Dataset entries >>
===== src/rtl/t07_ssdec_spi_engine.sv =====
// SPI front end for a serial seven-segment display: builds a command/segment byte list
// from a snapshot of the inputs and shifts it out in SPI mode 0, MSB first.
module t07_ssdec_spi_engine #(
    parameter int unsigned NUM_DIGITS = 4,
    parameter int unsigned DIV        = 4,
    parameter int unsigned GAP_BITS   = 16
) (
    input  logic                    clk,
    input  logic                    rst,
    input  logic                    clear,
    input  logic                    start,
    input  logic                    cont,
    input  logic [4*NUM_DIGITS-1:0] digits,
    input  logic [7:0]              dp_mask,
    input  logic [7:0]              brightness,
    output logic                    ss,
    output logic                    sck,
    output logic                    sdi,
    output logic                    busy,
    output logic                    done
);

    localparam int unsigned NUM_BYTES = 5 + 2 * NUM_DIGITS;
    localparam int unsigned BYTE_W    = $clog2(NUM_BYTES);
    localparam int unsigned GAP_LEN   = 2 * DIV * GAP_BITS;
    localparam int unsigned GAP_W     = $clog2(GAP_LEN);
    localparam int unsigned DIV_W     = (DIV > 1) ? $clog2(DIV) : 1;

    localparam logic [BYTE_W-1:0] LAST_BYTE = BYTE_W'(NUM_BYTES - 1);
    localparam logic [DIV_W-1:0]  DIV_LAST  = DIV_W'(DIV - 1);
    localparam logic [GAP_W-1:0]  GAP_LAST  = GAP_W'(GAP_LEN - 1);

    typedef enum logic [2:0] {
        S_IDLE, S_LOAD, S_SHIFT_LO, S_SHIFT_HI, S_GAP, S_DONE
    } state_t;

    function automatic logic [7:0] seg(input logic [3:0] h);
        logic [7:0] s;
        case (h)
            4'h0: s = 8'h3F;  4'h1: s = 8'h06;  4'h2: s = 8'h5B;  4'h3: s = 8'h4F;
            4'h4: s = 8'h66;  4'h5: s = 8'h6D;  4'h6: s = 8'h7D;  4'h7: s = 8'h07;
            4'h8: s = 8'h7F;  4'h9: s = 8'h6F;  4'hA: s = 8'h77;  4'hB: s = 8'h7C;
            4'hC: s = 8'h39;  4'hD: s = 8'h5E;  4'hE: s = 8'h79;  default: s = 8'h71;
        endcase
        return s;
    endfunction

    // Byte idx of the full (first-frame) list; refresh frames simply start at index 1.
    function automatic logic [7:0] byte_at(input logic [BYTE_W-1:0]     idx,
                                           input logic [4*NUM_DIGITS-1:0] dg,
                                           input logic [7:0]              dp,
                                           input logic [7:0]              br);
        logic [7:0]        b;
        logic [BYTE_W-1:0] j;
        int unsigned       dig;
        b   = 8'h00;
        j   = '0;
        dig = 0;
        if (idx == BYTE_W'(0))      b = 8'h76;
        else if (idx == BYTE_W'(1)) b = 8'h7A;
        else if (idx == BYTE_W'(2)) b = br;
        else if (idx == BYTE_W'(3)) b = 8'h77;
        else if (idx == BYTE_W'(4)) b = dp;
        else begin
            j   = idx - BYTE_W'(5);
            dig = 32'(j >> 1);
            if (dig < NUM_DIGITS) begin
                if (j[0]) b = seg(dg[4*dig +: 4]);
                else      b = 8'h7B + 8'(dig);
            end
        end
        return b;
    endfunction

    state_t                  state, state_nx;
    logic [DIV_W-1:0]        div_cnt, div_nx;
    logic [2:0]              bit_idx, bit_nx;
    logic [BYTE_W-1:0]       byte_idx, byte_nx;
    logic [GAP_W-1:0]        gap_cnt, gap_nx;
    logic                    refresh, refresh_nx;
    logic [4*NUM_DIGITS-1:0] snap_digits, src_digits;
    logic [7:0]              snap_dp, snap_br, src_dp, src_br, cur_byte;
    logic                    ss_d, sck_d, sdi_d, busy_d, done_d;

    // State register, counters, frame snapshot and registered outputs.
    always_ff @(posedge clk or posedge rst) begin
        if (rst) begin
            state       <= S_IDLE;
            div_cnt     <= '0;
            bit_idx     <= '0;
            byte_idx    <= '0;
            gap_cnt     <= '0;
            refresh     <= 1'b0;
            snap_digits <= '0;
            snap_dp     <= '0;
            snap_br     <= '0;
            ss          <= 1'b1;
            sck         <= 1'b0;
            sdi         <= 1'b0;
            busy        <= 1'b0;
            done        <= 1'b0;
        end else begin
            state    <= state_nx;
            div_cnt  <= div_nx;
            bit_idx  <= bit_nx;
            byte_idx <= byte_nx;
            gap_cnt  <= gap_nx;
            refresh  <= refresh_nx;
            if (state == S_LOAD) begin
                snap_digits <= digits;
                snap_dp     <= dp_mask;
                snap_br     <= brightness;
            end
            ss   <= ss_d;
            sck  <= sck_d;
            sdi  <= sdi_d;
            busy <= busy_d;
            done <= done_d;
        end
    end

    // Next state and next counter values.
    always_comb begin
        state_nx   = state;
        div_nx     = div_cnt;
        bit_nx     = bit_idx;
        byte_nx    = byte_idx;
        gap_nx     = gap_cnt;
        refresh_nx = refresh;
        if (clear) begin
            state_nx   = S_IDLE;
            div_nx     = '0;
            bit_nx     = '0;
            byte_nx    = '0;
            gap_nx     = '0;
            refresh_nx = 1'b0;
        end else begin
            case (state)
                S_IDLE: begin
                    div_nx     = '0;
                    bit_nx     = '0;
                    byte_nx    = '0;
                    gap_nx     = '0;
                    refresh_nx = 1'b0;
                    if (start) state_nx = S_LOAD;
                end
                S_LOAD: begin
                    state_nx = S_SHIFT_LO;
                    div_nx   = '0;
                    bit_nx   = 3'd7;
                    byte_nx  = refresh ? BYTE_W'(1) : '0;
                end
                S_SHIFT_LO: begin
                    if (div_cnt == DIV_LAST) begin
                        div_nx   = '0;
                        state_nx = S_SHIFT_HI;
                    end else begin
                        div_nx = div_cnt + DIV_W'(1);
                    end
                end
                S_SHIFT_HI: begin
                    if (div_cnt == DIV_LAST) begin
                        div_nx = '0;
                        if (bit_idx == 3'd0) begin
                            state_nx = S_GAP;
                            gap_nx   = '0;
                        end else begin
                            bit_nx   = bit_idx - 3'd1;
                            state_nx = S_SHIFT_LO;
                        end
                    end else begin
                        div_nx = div_cnt + DIV_W'(1);
                    end
                end
                S_GAP: begin
                    if (gap_cnt == GAP_LAST) begin
                        gap_nx = '0;
                        if (byte_idx == LAST_BYTE) begin
                            state_nx = S_DONE;
                        end else begin
                            byte_nx  = byte_idx + BYTE_W'(1);
                            bit_nx   = 3'd7;
                            state_nx = S_SHIFT_LO;
                        end
                    end else begin
                        gap_nx = gap_cnt + GAP_W'(1);
                    end
                end
                S_DONE: begin
                    byte_nx = '0;
                    bit_nx  = '0;
                    if (cont) begin
                        state_nx   = S_LOAD;
                        refresh_nx = 1'b1;
                    end else begin
                        state_nx   = S_IDLE;
                        refresh_nx = 1'b0;
                    end
                end
                default: state_nx = S_IDLE;
            endcase
        end
    end

    // Outputs decoded from the next state so the registers track the state exactly.
    always_comb begin
        ss_d       = 1'b1;
        sck_d      = 1'b0;
        sdi_d      = 1'b0;
        busy_d     = (state_nx != S_IDLE);
        done_d     = (state_nx == S_DONE);
        src_digits = (state == S_LOAD) ? digits     : snap_digits;
        src_dp     = (state == S_LOAD) ? dp_mask    : snap_dp;
        src_br     = (state == S_LOAD) ? brightness : snap_br;
        cur_byte   = byte_at(byte_nx, src_digits, src_dp, src_br);
        if (state_nx == S_SHIFT_LO || state_nx == S_SHIFT_HI) begin
            ss_d  = 1'b0;
            sck_d = (state_nx == S_SHIFT_HI);
            sdi_d = cur_byte[bit_nx];
        end
    end

endmodule
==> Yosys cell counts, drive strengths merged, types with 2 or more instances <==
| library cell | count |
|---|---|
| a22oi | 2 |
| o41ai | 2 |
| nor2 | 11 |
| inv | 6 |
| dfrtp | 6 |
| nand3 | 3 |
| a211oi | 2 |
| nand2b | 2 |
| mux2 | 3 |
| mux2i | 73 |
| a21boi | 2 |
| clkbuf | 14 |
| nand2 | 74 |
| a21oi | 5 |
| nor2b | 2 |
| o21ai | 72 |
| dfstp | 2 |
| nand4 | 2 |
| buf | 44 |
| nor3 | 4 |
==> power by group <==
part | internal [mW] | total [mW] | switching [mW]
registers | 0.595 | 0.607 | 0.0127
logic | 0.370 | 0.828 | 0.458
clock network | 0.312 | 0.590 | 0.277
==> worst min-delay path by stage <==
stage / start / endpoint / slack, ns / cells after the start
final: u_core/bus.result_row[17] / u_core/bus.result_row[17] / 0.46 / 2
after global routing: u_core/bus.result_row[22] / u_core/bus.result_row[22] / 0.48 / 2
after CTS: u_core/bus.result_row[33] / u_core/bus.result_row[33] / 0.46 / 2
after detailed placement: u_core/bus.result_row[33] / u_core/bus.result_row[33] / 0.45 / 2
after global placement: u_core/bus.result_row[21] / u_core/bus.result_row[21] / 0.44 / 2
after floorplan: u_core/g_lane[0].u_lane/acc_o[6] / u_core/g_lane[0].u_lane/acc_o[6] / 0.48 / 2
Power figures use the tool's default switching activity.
[config.mk]
export PLATFORM = sky130hd
export DESIGN_NAME = mc_state_sequencer
export DESIGN_NICKNAME = d
export VERILOG_FILES = /design/src/rtl/mc_cpu_pkg.sv /design/src/rtl/mc_seq_route.sv /design/src/rtl/mc_state_sequencer.sv
export SDC_FILE = /design/constraint.sdc
export NUM_CORES = 1
export LEC_CHECK = 0
export ABC_CLOCK_PERIOD_IN_PS = 4400
export BUFFER_PORTS_ARGS = -buffer_cell sky130_fd_sc_hd__buf_4
export CAP_MARGIN = 20
export CORE_AREA = 2 2 39 41
export CTS_CLUSTER_DIAMETER = 100
export CTS_CLUSTER_SIZE = 12
export DETAILED_ROUTE_END_ITERATION = 16
export DIE_AREA = 0 0 41 43
export MAX_ROUTING_LAYER = met4
export PLACE_DENSITY = 0.78
export SLEW_MARGIN = 20
export SYNTH_ARGS = -nofsm -noshare
export SYNTH_HDL_FRONTEND = slang
export SYNTH_SLANG_ARGS = --single-unit
[constraint.sdc]
create_clock -name clk -period 4.4 [get_ports clk]
set_clock_uncertainty 0.2 [all_clocks]
set_input_delay 1.1 -clock clk [delete_from_list [all_inputs] [get_ports clk]]
set_output_delay 1.1 -clock clk [all_outputs]
set_load 0.005 [all_outputs]
[src/rtl/mc_cpu_pkg.sv]
// Shared CPU constants for the multi-cycle core.
// Contents:
//   state_e  - sequencer phase encodings (also the control LUT index)
//   Op*/Fn*  - instruction opcode (IR[31:26]) and R-type funct (IR[5:0]) values
//   route_e  - per-instruction phase route chosen in ID
package mc_cpu_pkg;

    typedef enum logic [2:0] {
        StIf   = 3'd0,
        StId   = 3'd1,
        StExec = 3'd2,
        StMem  = 3'd3,
        StWb   = 3'd4
    } state_e;

    localparam logic [5:0] OpRtype = 6'h00;
    localparam logic [5:0] OpJ     = 6'h02;
    localparam logic [5:0] OpJal   = 6'h03;
    localparam logic [5:0] OpBeq   = 6'h04;
    localparam logic [5:0] OpBne   = 6'h05;
    localparam logic [5:0] OpAddi  = 6'h08;
    localparam logic [5:0] OpXori  = 6'h0E;
    localparam logic [5:0] OpLw    = 6'h23;
    localparam logic [5:0] OpSw    = 6'h2B;

    localparam logic [5:0] FnJr    = 6'h08;
    localparam logic [5:0] FnAdd   = 6'h20;
    localparam logic [5:0] FnSub   = 6'h22;
    localparam logic [5:0] FnSlt   = 6'h2A;

    // RtIllegal is zero so a cleared route latch decodes as "no instruction".
    typedef enum logic [2:0] {
        RtIllegal = 3'd0,
        RtJ       = 3'd1,  // IF-ID
        RtJr      = 3'd2,  // IF-ID-EXEC
        RtAlu     = 3'd3,  // IF-ID-EXEC-WB (R-type ALU, ADDI, XORI)
        RtLw      = 3'd4,  // IF-ID-EXEC-MEM(wait)-WB
        RtSw      = 3'd5,  // IF-ID-EXEC-MEM(wait)
        RtJal     = 3'd6,  // IF-ID-EXEC-MEM(1 cycle)
        RtBranch  = 3'd7   // IF-ID-EXEC-MEM(1 cycle)-WB
    } route_e;

endpackage

[src/rtl/mc_seq_route.sv]
// Combinational opcode/funct decoder selecting the phase route of an instruction.
// Ports:
//   opcode - IR[31:26]
//   funct  - IR[5:0], only meaningful for R-type
//   route  - decoded route; RtIllegal for any unlisted opcode or R-type funct
module mc_seq_route
    import mc_cpu_pkg::*;
(
    input  logic [5:0] opcode,
    input  logic [5:0] funct,
    output route_e     route
);

    always_comb begin
        route = RtIllegal;
        case (opcode)
            OpRtype: begin
                case (funct)
                    FnAdd, FnSub, FnSlt: route = RtAlu;
                    FnJr:                route = RtJr;
                    default:             route = RtIllegal;
                endcase
            end
            OpJ:            route = RtJ;
            OpJal:          route = RtJal;
            OpBeq, OpBne:   route = RtBranch;
            OpAddi, OpXori: route = RtAlu;
            OpLw:           route = RtLw;
            OpSw:           route = RtSw;
            default:        route = RtIllegal;
        endcase
    end

endmodule

[src/rtl/mc_state_sequencer.sv]
// Multi-cycle CPU phase sequencer: IF/ID/EXEC/MEM/WB FSM with a route latch.
// Optional build macro: MC_STATE_SEQ_PERF_CNT_EN adds cycle_cnt/retire_cnt counters.
// Ports:
//   clk, rst_n  - clock, asynchronous active-low reset
//   run         - advance enable; low freezes state, route and counters
//   opcode      - IR[31:26], valid from ID onward
//   funct       - IR[5:0], valid from ID onward
//   mem_ready   - memory completion, only looked at in IF and LW/SW MEM
//   state       - current phase (control LUT index)
//   ir_we       - IR load strobe (IF completion)
//   mem_req     - memory access request
//   instr_done  - one-cycle retire pulse
//   illegal_op  - one-cycle undecodable-instruction pulse
//   cycle_cnt   - (macro only) run=1 cycle count, wraps
//   retire_cnt  - (macro only) instr_done count, wraps
module mc_state_sequencer
    import mc_cpu_pkg::*;
(
    input  logic        clk,
    input  logic        rst_n,
    input  logic        run,
    input  logic [5:0]  opcode,
    input  logic [5:0]  funct,
    input  logic        mem_ready,
    output logic [2:0]  state,
    output logic        ir_we,
    output logic        mem_req,
    output logic        instr_done,
    output logic        illegal_op
`ifdef MC_STATE_SEQ_PERF_CNT_EN
    ,
    output logic [31:0] cycle_cnt,
    output logic [31:0] retire_cnt
`endif
);

    state_e state_q, state_d;
    route_e route_q, route_d;
    route_e dec_route;

    logic ir_we_c, mem_req_c, done_c, illegal_c;

    mc_seq_route u_route (
        .opcode (opcode),
        .funct  (funct),
        .route  (dec_route)
    );

    always_ff @(posedge clk or negedge rst_n) begin
        if (!rst_n) begin
            state_q <= StIf;
            route_q <= RtIllegal;
        end else begin
            state_q <= state_d;
            route_q <= route_d;
        end
    end

    always_comb begin
        state_d   = state_q;
        route_d   = route_q;
        ir_we_c   = 1'b0;
        mem_req_c = 1'b0;
        done_c    = 1'b0;
        illegal_c = 1'b0;

        case (state_q)
            StIf: begin
                mem_req_c = 1'b1;
                if (mem_ready) begin
                    ir_we_c = 1'b1;
                    state_d = StId;
                end
            end
            StId: begin
                // Later phases follow the latched route, never the live IR fields.
                route_d = dec_route;
                case (dec_route)
                    RtIllegal: begin
                        illegal_c = 1'b1;
                        done_c    = 1'b1;
                        state_d   = StIf;
                    end
                    RtJ: begin
                        done_c  = 1'b1;
                        state_d = StIf;
                    end
                    default: state_d = StExec;
                endcase
            end
            StExec: begin
                case (route_q)
                    RtJr: begin
                        done_c  = 1'b1;
                        state_d = StIf;
                    end
                    RtAlu:                        state_d = StWb;
                    RtLw, RtSw, RtJal, RtBranch:  state_d = StMem;
                    default:                      state_d = StIf;
                endcase
            end
            StMem: begin
                case (route_q)
                    RtLw: begin
                        mem_req_c = 1'b1;
                        if (mem_ready) state_d = StWb;
                    end
                    RtSw: begin
                        mem_req_c = 1'b1;
                        if (mem_ready) begin
                            done_c  = 1'b1;
                            state_d = StIf;
                        end
                    end
                    RtJal: begin
                        done_c  = 1'b1;
                        state_d = StIf;
                    end
                    RtBranch: state_d = StWb;
                    default:  state_d = StIf;
                endcase
            end
            StWb: begin
                done_c  = 1'b1;
                state_d = StIf;
            end
            default: state_d = StIf;  // encodings 5-7
        endcase

        // mem_req is left alone here: it is a function of the frozen state, so it holds.
        if (!run) begin
            state_d   = state_q;
            route_d   = route_q;
            ir_we_c   = 1'b0;
            done_c    = 1'b0;
            illegal_c = 1'b0;
        end
    end

    // Reset also masks the outputs so IF does not request memory while held in reset.
    assign state      = state_q;
    assign ir_we      = rst_n & ir_we_c;
    assign mem_req    = rst_n & mem_req_c;
    assign instr_done = rst_n & done_c;
    assign illegal_op = rst_n & illegal_c;

`ifdef MC_STATE_SEQ_PERF_CNT_EN
    logic [31:0] cycle_cnt_q, retire_cnt_q;

    always_ff @(posedge clk or negedge rst_n) begin
        if (!rst_n) begin
            cycle_cnt_q  <= 32'd0;
            retire_cnt_q <= 32'd0;
        end else begin
            if (run)        cycle_cnt_q  <= cycle_cnt_q + 32'd1;
            if (instr_done) retire_cnt_q <= retire_cnt_q + 32'd1;
        end
    end

    assign cycle_cnt  = cycle_cnt_q;
    assign retire_cnt = retire_cnt_q;
`endif

endmodule

==> impl_metrics.csv <==
group,metric,value,unit
routing,routed_via_density,5.82,
pwr,combPwrFrac,49.0,%
worst_setup_path,path_common_cell,"buf_4",
pwr,internal_power,185,uW
worst_setup_path,path_class,"input pin to output pin",
synthesis,seq_area_frac_synth,23.5,%
floorplan,die-area,1760,um^2
timing,period_needed,3.75,ns
placement,place_ws,0.647,ns
worst_setup_path,crit_fanout,10,
pwr,power_frac_seq,34.6,%
synthesis,ys.warnings.count,0,
clock_network,holdBufCountCts,0,
synthesis,synthesis.nets,90,
worst_setup_path,cp_slowest_cell,"or3b_1",
worst_setup_path,critPathRequiredTime,3.10,ns
routing,wl_per_cell,12.8,um
clock_network,cts_root_buf,"clkbuf_4",
layout,n_fill_cell,124,
synthesis,synth_top_area_share,23.5,%
timing,drv_slew,0,
synthesis,synthArstFlopShare,100,%
timing,setup_tns,0,ns
placement,dp_hpwl,1.18,mm
pwr,powerDensity,376,nW/um^2
floorplan,dieWidth,41,um
global_routing,grt_use_total,19.1,%
pwr,power.switching,123,uW
clock_network,clkSlewWorstSetupHoldPaths,0.05,ns
routing,wl,1.42,mm
floorplan,design.core.area,1380,um^2
placement,io_buffers,22,
placement,placed_cells,108,
worst_setup_path,crit_buf_inv,2,
layout,layout.nets,113,
synthesis,ys_ff_latch,6,
pwr,switching_share,39.9,%
pwr,p_leak,0.000358,uW
global_routing,grt-ovfl-total,0,
layout,seq_area,150,um^2
synthesis,synthTopCellsByCount,"6 x dfrtp_1, 6 x inv_1",
global_routing,antenna_found_initial,0,
synthesis,yosysTopAreaCell,"dfrtp_1",
routing,drt_first_pass_iters,4,
clock_network,post-cts-setup-buffer-count,0,
timing,hold_violations,0,
clock_network,clockBufferDepth,2,
timing,setup_viol,0,
synthesis,avgSynthCellArea,8.64,um^2
clock_network,cts.repair.resized,0,
worst_setup_path,slowest_delay,0.37,ns
placement,placedInstanceArea,797,um^2
worst_setup_path,cp_top_family,"compound AO/OA/AOI/OAI gates",
routing,drtAntennaViolNets,0,
worst_setup_path,crit_path_cell_trace,"buf_4 -> or3b_1 -> o211a_1 -> o22ai_2 -> nor3_1 -> o31a_1 -> buf_4",
routing,drt_iter0_drc,16,
global_routing,grt_pass1_wl,2.30,mm
timing,setup_ws,0.653,ns
status,status,"finished clean",
layout,final_core_util,59.2,%
synthesis,syn_inst,74,
global_routing,grt_start_max_net_pins,11,
worst_setup_path,cp-start-kind,"input pin",
global_routing,grt_pass1_vias,579,
clock_network,cts_tree,"built",
clock_network,h-tree-depth,1,
floorplan,die_height,43,um
layout,antennaDiodeCount,0,
timing,rsz0062_at_grt,"false",
worst_setup_path,worstSetupEndpointType,"output pin",
pwr,clock_power_share,16.4,%
floorplan,start_util,46.2,%
timing,fin_crit_sh,85.2,%
layout,area_growth,28.2,%
routing,drc,0,
layout,final_cells,111,
synthesis,synth_area_leaders,"dfrtp_1 23%, xnor2_1 4.1%, a21o_1 3.5%",
layout,multi_input_area,439,um^2
pwr,ir_drop,132,uV
layout,finish.instance_area,820,um^2
clock_network,clock_sinks,6,
synthesis,synth_edf_count,0,
placement,gp_congestion,0.704,
layout,drive_above_1_share,32.6,%
timing,worst_pin_slew,0.370,ns
floorplan,rows,14,
synthesis,syn_area,639,um^2
run,cap_violations,0,
synthesis,synth.distinct_cells,40,
worst_setup_path,worstPathArrival,2.45,ns
timing,slew_headroom,74.7,%
clock_network,numCtsBuffers,3,
floorplan,io-pin-count,23,
worst_hold_path,hold_class,"flop to flop",
clock_network,worstSkewPairLatency,0.24,ns
synthesis,synthFlopType,"dfrtp_1",
timing,clock.fmax,267,MHz
routing,num_vias,646,
## power by group through the flow
stage | Combinational (uW) | Clock (uW) | Sequential, uW
2_1_floorplan | 115 | 0 | 92.3
6_report | 151 | 50.6 | 106
5_1_grt | 167 | 56.9 | 111
3_5_place_dp | 152 | 0 | 106
4_1_cts | 153 | 52.6 | 105
3_3_place_gp | 148 | 0 | 104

EXERCISE DETAILS >>
Once you have read the records above, say how many of their lines contain the word "automatic", giving only that figure.

WRITTEN REPLY >>
2